Imagem ilustrativa de indígenas Xavante. Acervo da Agência Brasil.

O dia 21 de janeiro de 2023 entrou para a história por sensibilizar o Brasil e o mundo para mais uma tragédia sanitária e ambiental contra o povo Yanomami. Também por revelar o tamanho da omissão do governo Bolsonaro, ou seu plano premeditado de extermínio indígena.

Após anos de várias denúncias formais sobre o que estava acontecendo, isto só foi possível porque o presidente Luis Inácio Lula da Silva começou seu governo indo a Roraima, com seus ministros, para verificar in loco a situação. Acabou revelando o estímulo do Estado à mineração ilegal em terra demarcada, com invasão de 20 mil garimpeiros.

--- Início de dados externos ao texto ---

### src/hw/rtl/csot_pkg.sv
`timescale 1ns / 1ps
`default_nettype none
// Package of the channel speed outlier tracker: sizes, status codes and register indexes.
// It depends on nothing and is used by every other file of the block.
package csot_pkg;

    localparam int MAX_CHANNELS = 16;
    localparam int IDX_W        = $clog2(MAX_CHANNELS);
    localparam int CNT_W        = $clog2(MAX_CHANNELS + 1);
    localparam int KEY_W        = 32;
    localparam int SPD_W        = 32;
    localparam int SUM_W        = SPD_W + IDX_W;
    localparam int NX_W         = SPD_W + CNT_W;
    localparam int VAR_W        = 2 * SUM_W + IDX_W;
    localparam int DEV_W        = 16;
    localparam int MINC_W       = 5;

    localparam int MUL_A_W      = VAR_W;
    localparam int MUL_B_W      = SUM_W;
    localparam int MUL_P_W      = MUL_A_W + MUL_B_W;
    localparam int MUL_CNT_W    = $clog2(MUL_B_W + 1);

    localparam int CFG_IDX_W    = 8;
    localparam int CFG_DATA_W   = 16;
    localparam logic [CFG_IDX_W-1:0] CFG_DEVIATION = 8'd0;
    localparam logic [CFG_IDX_W-1:0] CFG_MIN_COUNT = 8'd1;

    localparam logic [DEV_W-1:0]  DEV_RESET  = 16'd256;
    localparam logic [MINC_W-1:0] MINC_RESET = 5'd3;

    localparam logic OP_SPEED   = 1'b0;
    localparam logic OP_STARVED = 1'b1;

    localparam logic [2:0] ST_OK        = 3'd0;
    localparam logic [2:0] ST_EXHAUSTED = 3'd1;
    localparam logic [2:0] ST_STALLED   = 3'd2;
    localparam logic [2:0] ST_SLOW      = 3'd3;
    localparam logic [2:0] ST_SPLIT     = 3'd4;
    localparam logic [2:0] ST_STALL     = 3'd5;
    localparam logic [2:0] ST_FULL      = 3'd6;

    typedef logic [2:0] status_t;

endpackage
`default_nettype wire

### src/hw/rtl/csot_if.sv
`timescale 1ns / 1ps
`default_nettype none
// Channel interfaces of the tracker: update requests, results and register writes.
// They depend on csot_pkg for field widths.
interface csot_req_if
    import csot_pkg::*;
();
    logic             valid;
    logic             ready;
    logic             op;
    logic [KEY_W-1:0] channel;
    logic [SPD_W-1:0] speed;
    modport source (output valid, output op, output channel, output speed, input ready);
    modport sink   (input valid, input op, input channel, input speed, output ready);
endinterface

interface csot_rsp_if
    import csot_pkg::*;
();
    logic             valid;
    logic             ready;
    status_t          status;
    logic [KEY_W-1:0] target_channel;
    modport source (output valid, output status, output target_channel, input ready);
    modport sink   (input valid, input status, input target_channel, output ready);
endinterface

interface csot_cfg_if
    import csot_pkg::*;
();
    logic                  valid;
    logic                  ready;
    logic [CFG_IDX_W-1:0]  index;
    logic [CFG_DATA_W-1:0] data;
    modport source (output valid, output index, output data, input ready);
    modport sink   (input valid, input index, input data, output ready);
endinterface
`default_nettype wire

### src/hw/rtl/channel_speed_outlier_tracker.sv
`timescale 1ns / 1ps
`default_nettype none
// Top level of the channel speed outlier tracker: channel table, sequencer and z-score test.
// It depends on csot_pkg, the interfaces in csot_if and the shared multiplier csot_mul.
//
// Use: requests arrive on req (op, channel, speed); each one gives exactly one transfer on
// rsp (status, target_channel). Register writes arrive on cfg (index 0 deviation factor,
// index 1 minimum count) and are always taken; the user must make them only while the
// block is idle, as the block itself does not enforce it. The block takes one request at a
// time: req.ready is high only while it is idle. Every request first walks the 16-entry
// table, one entry per cycle, and a starved report, a removal, a full table or a test
// skipped by the count or the mean goes to the result straight after it. When the
// deviation test runs, each valid entry costs one pass of the shared bit-serial
// multiplier, followed by two more passes.
// The result sits in an output register; while the receiver stalls it holds, and the block
// waits with its next result but stays idle for a new request as soon as the register can
// take the one it has. Reset empties the table and loads the register reset values.
module channel_speed_outlier_tracker
    import csot_pkg::*;
(
    input  wire logic clk,
    input  wire logic rst_n,
    csot_req_if.sink   req,
    csot_rsp_if.source rsp,
    csot_cfg_if.sink   cfg
);

    localparam logic [3:0] S_IDLE   = 4'd0;
    localparam logic [3:0] S_SCAN   = 4'd1;
    localparam logic [3:0] S_DECIDE = 4'd2;
    localparam logic [3:0] S_CHECK  = 4'd3;
    localparam logic [3:0] S_VAR    = 4'd4;
    localparam logic [3:0] S_VMUL   = 4'd5;
    localparam logic [3:0] S_DIFF   = 4'd6;
    localparam logic [3:0] S_LMUL   = 4'd7;
    localparam logic [3:0] S_RSTART = 4'd8;
    localparam logic [3:0] S_RMUL   = 4'd9;
    localparam logic [3:0] S_OUT    = 4'd10;

    localparam logic [IDX_W-1:0] LAST_IDX = IDX_W'(MAX_CHANNELS - 1);

    logic [MAX_CHANNELS-1:0] valid_reg, valid_next;
    logic [KEY_W-1:0]        key_mem [MAX_CHANNELS];
    logic [SPD_W-1:0]        spd_mem [MAX_CHANNELS];
    logic                    wr_en;
    logic [IDX_W-1:0]        wr_idx;
    logic                    wr_key;

    logic [DEV_W-1:0]   dev_reg;
    logic [MINC_W-1:0]  minc_reg;

    logic [3:0]         state_reg, state_next;
    logic [IDX_W-1:0]   idx_reg, idx_next;
    logic               op_reg, op_next;
    logic [KEY_W-1:0]   ch_reg, ch_next;
    logic [SPD_W-1:0]   spd_reg, spd_next;
    logic               found_reg, found_next;
    logic [IDX_W-1:0]   match_reg, match_next;
    logic               free_reg, free_next;
    logic [IDX_W-1:0]   free_idx_reg, free_idx_next;
    logic [CNT_W-1:0]   n_reg, n_next;
    logic [SUM_W-1:0]   sum_reg, sum_next;
    logic               best_reg, best_next;
    logic [IDX_W-1:0]   best_idx_reg, best_idx_next;
    logic [SPD_W-1:0]   best_spd_reg, best_spd_next;
    logic [KEY_W-1:0]   best_key_reg, best_key_next;
    logic [VAR_W-1:0]   var_reg, var_next;
    logic [MUL_P_W-1:0] lhs_reg, lhs_next;
    status_t            res_st_reg, res_st_next;
    logic [KEY_W-1:0]   res_tgt_reg, res_tgt_next;

    logic               out_valid_reg, out_valid_next;
    status_t            out_st_reg, out_st_next;
    logic [KEY_W-1:0]   out_tgt_reg, out_tgt_next;

    logic               mul_start;
    logic [MUL_A_W-1:0] mul_a;
    logic [MUL_B_W-1:0] mul_b;
    logic               mul_done;
    logic [MUL_P_W-1:0] mul_p;

    logic               cur_valid;
    logic [KEY_W-1:0]   cur_key;
    logic [SPD_W-1:0]   cur_spd;
    logic [NX_W-1:0]    nx_full;
    logic [SUM_W-1:0]   nx;
    logic [SUM_W-1:0]   dev_abs;
    logic [NX_W-1:0]    ns_full;
    logic [SUM_W-1:0]   diff;
    logic [CNT_W-1:0]   n_minus1;
    logic [MUL_P_W-1:0] lhs_prod;

    csot_mul u_mul (
        .clk   (clk),
        .rst_n (rst_n),
        .start (mul_start),
        .a     (mul_a),
        .b     (mul_b),
        .done  (mul_done),
        .p     (mul_p)
    );

    assign cur_valid = valid_reg[idx_reg];
    assign cur_key   = key_mem[idx_reg];
    assign cur_spd   = spd_mem[idx_reg];
    assign nx_full   = NX_W'(n_reg) * NX_W'(cur_spd);
    assign nx        = nx_full[SUM_W-1:0];
    assign dev_abs   = (nx >= sum_reg) ? (nx - sum_reg) : (sum_reg - nx);
    assign ns_full   = NX_W'(n_reg) * NX_W'(spd_reg);
    assign diff      = sum_reg - ns_full[SUM_W-1:0];
    assign n_minus1  = n_reg - 1'b1;
    assign lhs_prod  = (MUL_P_W'(mul_p[2*SUM_W-1:0]) * MUL_P_W'(n_minus1)) << 16;

    assign req.ready      = (state_reg == S_IDLE);
    assign cfg.ready      = 1'b1;
    assign rsp.valid      = out_valid_reg;
    assign rsp.status     = out_st_reg;
    assign rsp.target_channel = out_tgt_reg;

    always_comb
    begin
        state_next    = state_reg;
        idx_next      = idx_reg;
        op_next       = op_reg;
        ch_next       = ch_reg;
        spd_next      = spd_reg;
        found_next    = found_reg;
        match_next    = match_reg;
        free_next     = free_reg;
        free_idx_next = free_idx_reg;
        n_next        = n_reg;
        sum_next      = sum_reg;
        best_next     = best_reg;
        best_idx_next = best_idx_reg;
        best_spd_next = best_spd_reg;
        best_key_next = best_key_reg;
        var_next      = var_reg;
        lhs_next      = lhs_reg;
        res_st_next   = res_st_reg;
        res_tgt_next  = res_tgt_reg;
        valid_next    = valid_reg;
        wr_en         = 1'b0;
        wr_idx        = match_reg;
        wr_key        = 1'b0;
        mul_start     = 1'b0;
        mul_a         = MUL_A_W'(dev_abs);
        mul_b         = dev_abs;
        out_valid_next = out_valid_reg;
        out_st_next    = out_st_reg;
        out_tgt_next   = out_tgt_reg;

        if (out_valid_reg && rsp.ready)
        begin
            out_valid_next = 1'b0;
        end

        case (state_reg)
            S_IDLE:
            begin
                if (req.valid)
                begin
                    op_next    = req.op;
                    ch_next    = req.channel;
                    spd_next   = req.speed;
                    idx_next   = '0;
                    found_next = 1'b0;
                    free_next  = 1'b0;
                    best_next  = 1'b0;
                    n_next     = '0;
                    sum_next   = '0;
                    state_next = S_SCAN;
                end
            end
            S_SCAN:
            begin
                if (cur_valid && cur_key == ch_reg)
                begin
                    found_next = 1'b1;
                    match_next = idx_reg;
                end
                else if (cur_valid)
                begin
                    n_next   = n_reg + 1'b1;
                    sum_next = sum_reg + SUM_W'(cur_spd);
                    if (!best_reg || cur_spd < best_spd_reg ||
                        (cur_spd == best_spd_reg && cur_key < best_key_reg))
                    begin
                        best_next     = 1'b1;
                        best_idx_next = idx_reg;
                        best_spd_next = cur_spd;
                        best_key_next = cur_key;
                    end
                end
                if (!cur_valid && !free_reg)
                begin
                    free_next     = 1'b1;
                    free_idx_next = idx_reg;
                end
                idx_next = idx_reg + 1'b1;
                if (idx_reg == LAST_IDX)
                begin
                    state_next = S_DECIDE;
                end
            end
            S_DECIDE:
            begin
                res_tgt_next = '0;
                state_next   = S_OUT;
                if (op_reg == OP_STARVED)
                begin
                    if (found_reg)
                    begin
                        valid_next[match_reg] = 1'b0;
                    end
                    if (best_reg)
                    begin
                        valid_next[best_idx_reg] = 1'b0;
                        res_tgt_next = best_key_reg;
                        res_st_next  = ST_SPLIT;
                    end
                    else
                    begin
                        res_st_next = ST_STALL;
                    end
                end
                else if (spd_reg == '1 || spd_reg == '0)
                begin
                    if (found_reg)
                    begin
                        valid_next[match_reg] = 1'b0;
                    end
                    res_st_next = (spd_reg == '0) ? ST_STALLED : ST_EXHAUSTED;
                end
                else if (found_reg || free_reg)
                begin
                    wr_en  = 1'b1;
                    wr_idx = found_reg ? match_reg : free_idx_reg;
                    wr_key = !found_reg;
                    valid_next[wr_idx] = 1'b1;
                    n_next     = n_reg + 1'b1;
                    sum_next   = sum_reg + SUM_W'(spd_reg);
                    state_next = S_CHECK;
                end
                else
                begin
                    res_st_next = ST_FULL;
                end
            end
            S_CHECK:
            begin
                res_st_next = ST_OK;
                idx_next    = '0;
                var_next    = '0;
                if (n_reg <= CNT_W'(minc_reg) && {1'b0, minc_reg} >= (MINC_W + 1)'(n_reg))
                begin
                    state_next = S_OUT;
                end
                else if (ns_full >= NX_W'(sum_reg))
                begin
                    state_next = S_OUT;
                end
                else
                begin
                    state_next = S_VAR;
                end
            end
            S_VAR:
            begin
                if (cur_valid)
                begin
                    mul_start  = 1'b1;
                    state_next = S_VMUL;
                end
                else if (idx_reg == LAST_IDX)
                begin
                    state_next = S_DIFF;
                end
                else
                begin
                    idx_next = idx_reg + 1'b1;
                end
            end
            S_VMUL:
            begin
                if (mul_done)
                begin
                    var_next = var_reg + mul_p[VAR_W-1:0];
                    idx_next = idx_reg + 1'b1;
                    state_next = (idx_reg == LAST_IDX) ? S_DIFF : S_VAR;
                end
            end
            S_DIFF:
            begin
                mul_start  = 1'b1;
                mul_a      = MUL_A_W'(diff);
                mul_b      = diff;
                state_next = S_LMUL;
            end
            S_LMUL:
            begin
                if (mul_done)
                begin
                    lhs_next   = lhs_prod;
                    state_next = S_RSTART;
                end
            end
            S_RSTART:
            begin
                mul_start  = 1'b1;
                mul_a      = var_reg;
                mul_b      = MUL_B_W'(MUL_B_W'(dev_reg) * MUL_B_W'(dev_reg));
                state_next = S_RMUL;
            end
            S_RMUL:
            begin
                if (mul_done)
                begin
                    res_st_next = (lhs_reg > mul_p) ? ST_SLOW : ST_OK;
                    state_next  = S_OUT;
                end
            end
            S_OUT:
            begin
                if (!out_valid_reg || rsp.ready)
                begin
                    out_valid_next = 1'b1;
                    out_st_next    = res_st_reg;
                    out_tgt_next   = res_tgt_reg;
                    state_next     = S_IDLE;
                end
            end
            default:
            begin
                state_next = S_IDLE;
            end
        endcase
    end

    always_ff @(posedge clk or negedge rst_n)
    begin
        if (!rst_n)
        begin
            state_reg     <= S_IDLE;
            valid_reg     <= '0;
            out_valid_reg <= 1'b0;
            dev_reg       <= DEV_RESET;
            minc_reg      <= MINC_RESET;
        end
        else
        begin
            state_reg     <= state_next;
            valid_reg     <= valid_next;
            out_valid_reg <= out_valid_next;
            if (cfg.valid && cfg.index == CFG_DEVIATION)
            begin
                dev_reg <= cfg.data[DEV_W-1:0];
            end
            if (cfg.valid && cfg.index == CFG_MIN_COUNT)
            begin
                minc_reg <= cfg.data[MINC_W-1:0];
            end
        end
    end

    always_ff @(posedge clk)
    begin
        idx_reg      <= idx_next;
        op_reg       <= op_next;
        ch_reg       <= ch_next;
        spd_reg      <= spd_next;
        found_reg    <= found_next;
        match_reg    <= match_next;
        free_reg     <= free_next;
        free_idx_reg <= free_idx_next;
        n_reg        <= n_next;
        sum_reg      <= sum_next;
        best_reg     <= best_next;
        best_idx_reg <= best_idx_next;
        best_spd_reg <= best_spd_next;
        best_key_reg <= best_key_next;
        var_reg      <= var_next;
        lhs_reg      <= lhs_next;
        res_st_reg   <= res_st_next;
        res_tgt_reg  <= res_tgt_next;
        out_st_reg   <= out_st_next;
        out_tgt_reg  <= out_tgt_next;
        if (wr_en)
        begin
            spd_mem[wr_idx] <= spd_reg;
            if (wr_key)
            begin
                key_mem[wr_idx] <= ch_reg;
            end
        end
    end

endmodule
`default_nettype wire

### src/hw/rtl/csot_mul.sv
`timescale 1ns / 1ps
`default_nettype none
// Shared shift-and-add multiplier of the tracker, one multiplier bit per cycle.
// It depends on csot_pkg for operand widths.
module csot_mul
    import csot_pkg::*;
(
    input  wire logic               clk,
    input  wire logic               rst_n,
    input  wire logic               start,
    input  wire logic [MUL_A_W-1:0] a,
    input  wire logic [MUL_B_W-1:0] b,
    output logic                    done,
    output logic [MUL_P_W-1:0]      p
);

    logic                 busy_reg, busy_next;
    logic                 done_reg, done_next;
    logic [MUL_CNT_W-1:0] cnt_reg, cnt_next;
    logic [MUL_P_W-1:0]   acc_reg, acc_next;
    logic [MUL_P_W-1:0]   mcand_reg, mcand_next;
    logic [MUL_B_W-1:0]   mplier_reg, mplier_next;

    always_comb
    begin
        busy_next   = busy_reg;
        done_next   = 1'b0;
        cnt_next    = cnt_reg;
        acc_next    = acc_reg;
        mcand_next  = mcand_reg;
        mplier_next = mplier_reg;
        if (start && !busy_reg)
        begin
            busy_next   = 1'b1;
            cnt_next    = MUL_CNT_W'(MUL_B_W);
            acc_next    = '0;
            mcand_next  = {{MUL_B_W{1'b0}}, a};
            mplier_next = b;
        end
        else if (busy_reg)
        begin
            if (mplier_reg[0])
            begin
                acc_next = acc_reg + mcand_reg;
            end
            mcand_next  = mcand_reg << 1;
            mplier_next = mplier_reg >> 1;
            cnt_next    = cnt_reg - 1'b1;
            if (cnt_reg == MUL_CNT_W'(1))
            begin
                busy_next = 1'b0;
                done_next = 1'b1;
            end
        end
    end

    always_ff @(posedge clk or negedge rst_n)
    begin
        if (!rst_n)
        begin
            busy_reg <= 1'b0;
            done_reg <= 1'b0;
            cnt_reg  <= '0;
        end
        else
        begin
            busy_reg <= busy_next;
            done_reg <= done_next;
            cnt_reg  <= cnt_next;
        end
    end

    always_ff @(posedge clk)
    begin
        acc_reg    <= acc_next;
        mcand_reg  <= mcand_next;
        mplier_reg <= mplier_next;
    end

    assign done = done_reg;
    assign p    = acc_reg;

endmodule
`default_nettype wire
### src/flat_wrapper.sv
// flat-port wrapper written by rule: the top's interface ports become plain ports
module channel_speed_outlier_tracker_flat import csot_pkg::*;
  (clk, rst_n, req_valid, req_op, req_channel, req_speed, req_ready, rsp_valid, rsp_status, rsp_target_channel, rsp_ready, cfg_valid, cfg_index, cfg_data, cfg_ready);
  csot_req_if req_i ();
  csot_rsp_if rsp_i ();
  csot_cfg_if cfg_i ();
  input  wire logic clk;
  input  wire logic rst_n;
  input wire logic [$bits(req_i.valid)-1:0] req_valid;
  input wire logic [$bits(req_i.op)-1:0] req_op;
  input wire logic [$bits(req_i.channel)-1:0] req_channel;
  input wire logic [$bits(req_i.speed)-1:0] req_speed;
  output wire logic [$bits(req_i.ready)-1:0] req_ready;
  output wire logic [$bits(rsp_i.valid)-1:0] rsp_valid;
  output wire logic [$bits(rsp_i.status)-1:0] rsp_status;
  output wire logic [$bits(rsp_i.target_channel)-1:0] rsp_target_channel;
  input wire logic [$bits(rsp_i.ready)-1:0] rsp_ready;
  input wire logic [$bits(cfg_i.valid)-1:0] cfg_valid;
  input wire logic [$bits(cfg_i.index)-1:0] cfg_index;
  input wire logic [$bits(cfg_i.data)-1:0] cfg_data;
  output wire logic [$bits(cfg_i.ready)-1:0] cfg_ready;
  assign req_i.valid = req_valid;
  assign req_i.op = req_op;
  assign req_i.channel = req_channel;
  assign req_i.speed = req_speed;
  assign req_ready = req_i.ready;
  assign rsp_valid = rsp_i.valid;
  assign rsp_status = rsp_i.status;
  assign rsp_target_channel = rsp_i.target_channel;
  assign rsp_i.ready = rsp_ready;
  assign cfg_i.valid = cfg_valid;
  assign cfg_i.index = cfg_index;
  assign cfg_i.data = cfg_data;
  assign cfg_ready = cfg_i.ready;
  channel_speed_outlier_tracker u_core (.clk(clk), .rst_n(rst_n), .req(req_i), .rsp(rsp_i), .cfg(cfg_i));
endmodule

O epidemiologista da Fiocruz-Amazônia, Jesem Orellana, acompanha pela instituição a situação sanitária de populações indígenas e participou das denúncias, em 2019, junto com organismos como a Unicef e o Instituto Socioambiental. Naquele momento, de cada 10 crianças, 8 apresentavam desnutrição crônica, malária e parasitismo.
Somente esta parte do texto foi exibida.